The children skip noisily through the museum, rambunctious as any normal 9-year-olds on a field trip from school. Suddenly they stop in their tracks, startled by a sight so strange they have no idea how to respond.

Strapped into wheelchairs, breathing tubes snaking from holes in their throats, feeding tubes plugged into their stomachs, a procession of very different children is wheeled past the exhibits. Their heads loll, their mouths drool, their limbs are twisted and stiff. Most cannot see or speak or move. They cannot even breathe without help.

Tentatively, the school children approach.

"What's his name?" one asks shyly, staring at the splints that bind one child's hands and feet, wincing at the gurgling sounds coming from the tube in his neck.

"What happened to him?" asks another.

His name is David, says the kind lady in the white coat who wipes his mouth and strokes his head. David is 6, she tells them. He's very sick, and he can't speak, but he likes to go to museums _ just like you.

"How do you know what he likes if he can't tell you?"

It is a question caregivers are asked all the time. How do they know if any of the extraordinary efforts they pour into these profoundly brain-damaged children make a difference? The trips to the museums, the Halloween parties with costumes, the formal sit-down Thanksgiving dinners for children who cannot eat?

"Where does David live?"

He lives a few blocks away, in a world few people ever see _ two cheerfully decorated wards inside a soaring, Spanish-style brick building overlooking Central Park, a place called the Specialty Hospital.

Here in the Terence Cardinal Cooke Health Care Center, 50 of the sickest, most vulnerable young people live out their lives.

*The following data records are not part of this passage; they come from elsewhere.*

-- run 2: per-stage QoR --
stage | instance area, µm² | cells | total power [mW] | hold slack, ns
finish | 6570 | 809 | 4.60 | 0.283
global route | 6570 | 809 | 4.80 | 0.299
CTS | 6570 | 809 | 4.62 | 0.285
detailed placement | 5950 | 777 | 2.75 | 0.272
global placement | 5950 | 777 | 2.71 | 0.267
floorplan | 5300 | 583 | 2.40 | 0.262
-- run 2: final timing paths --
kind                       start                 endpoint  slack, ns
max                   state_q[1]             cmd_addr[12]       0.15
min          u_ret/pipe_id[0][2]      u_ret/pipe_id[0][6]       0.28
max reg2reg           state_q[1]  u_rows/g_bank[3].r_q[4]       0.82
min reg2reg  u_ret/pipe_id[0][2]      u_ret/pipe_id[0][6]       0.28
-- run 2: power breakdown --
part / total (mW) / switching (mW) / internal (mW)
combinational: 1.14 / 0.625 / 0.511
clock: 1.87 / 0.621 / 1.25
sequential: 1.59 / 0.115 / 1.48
**config.mk**
```make
export PLATFORM = sky130hd
export DESIGN_NAME = ipr_unit
export DESIGN_NICKNAME = d
export VERILOG_FILES = /design/src/rtl/ipr_pkg.sv /design/src/rtl/ipr_decode.sv /design/src/rtl/ipr_scratch.sv /design/src/rtl/ipr_unit.sv
export SDC_FILE = /design/constraint.sdc
export NUM_CORES = 2
export LEC_CHECK = 0
export BUFFER_PORTS_ARGS = -buffer_cell sky130_fd_sc_hd__buf_2
export CAP_MARGIN = 20
export CORE_ASPECT_RATIO = 0.5
export CORE_MARGIN = 2
export CORE_UTILIZATION = 30
export DETAILED_ROUTE_END_ITERATION = 10
export PLACE_DENSITY = 0.47
export SLEW_MARGIN = 30
export SYNTH_ARGS = -nofsm -noshare
export SYNTH_HDL_FRONTEND = slang
export SYNTH_SLANG_ARGS = --single-unit
```
**constraint.sdc**
```tcl
create_clock -name clk -period 2.7 [get_ports clk]
set_clock_uncertainty 0.15 [all_clocks]
set_input_delay 0.135 -clock clk [delete_from_list [all_inputs] [get_ports clk]]
set_output_delay 0.135 -clock clk [all_outputs]
set_load 0.005 [all_outputs]
```
`config.mk`:
```
export PLATFORM = sky130hd
export DESIGN_NAME = chained_issue_seq
export DESIGN_NICKNAME = d
export VERILOG_FILES = /design/src/rtl/cbi_pkg.sv /design/src/rtl/cbi_rotor.sv /design/src/rtl/cbi_chain_ctl.sv /design/src/rtl/cbi_replay.sv /design/src/rtl/chained_issue_seq.sv
export SDC_FILE = /design/constraint.sdc
export NUM_CORES = 1
export LEC_CHECK = 0
export CORE_ASPECT_RATIO = 0.9
export CORE_MARGIN = 2
export CORE_UTILIZATION = 42
export CTS_BUF_LIST = sky130_fd_sc_hd__clkbuf_16
export DETAILED_ROUTE_END_ITERATION = 8
export GPL_TIMING_DRIVEN = 0
export PLACE_DENSITY = 0.93
export SLEW_MARGIN = 20
export SYNTH_ARGS = -nofsm -noshare
export SYNTH_HDL_FRONTEND = slang
export SYNTH_HIERARCHICAL = 1
export SYNTH_SLANG_ARGS = --single-unit
```
`constraint.sdc`:
```
create_clock -name clk -period 3.2 [get_ports clk]
set_clock_uncertainty 0.05 [all_clocks]
set_input_delay 0.32 -clock clk [delete_from_list [all_inputs] [get_ports clk]]
set_output_delay 0.32 -clock clk [all_outputs]
set_load 0.05 [all_outputs]
```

Their stories are tragic: babies born prematurely to drug-addicted mothers, a boy who nearly drowned in the bathtub as an infant, infants doomed from birth by genetic abnormalities with strange-sounding names and grim consequences.

To visitors, Specialty can appear a deeply disturbing place, one that hums with intimidating machines and ever-present reminders of the fragility of life. Inevitably, it is also a place that raises stark and troubling questions about costs of care and quality of life and even what it means to be human.

But for those who live and work here, Specialty represents all the joy and happiness and nurturing safety of home. For although this is a world haunted by disease and suffering, skepticism and death, it is also a world filled with compassion and care.

Most of all, it is a world filled with love.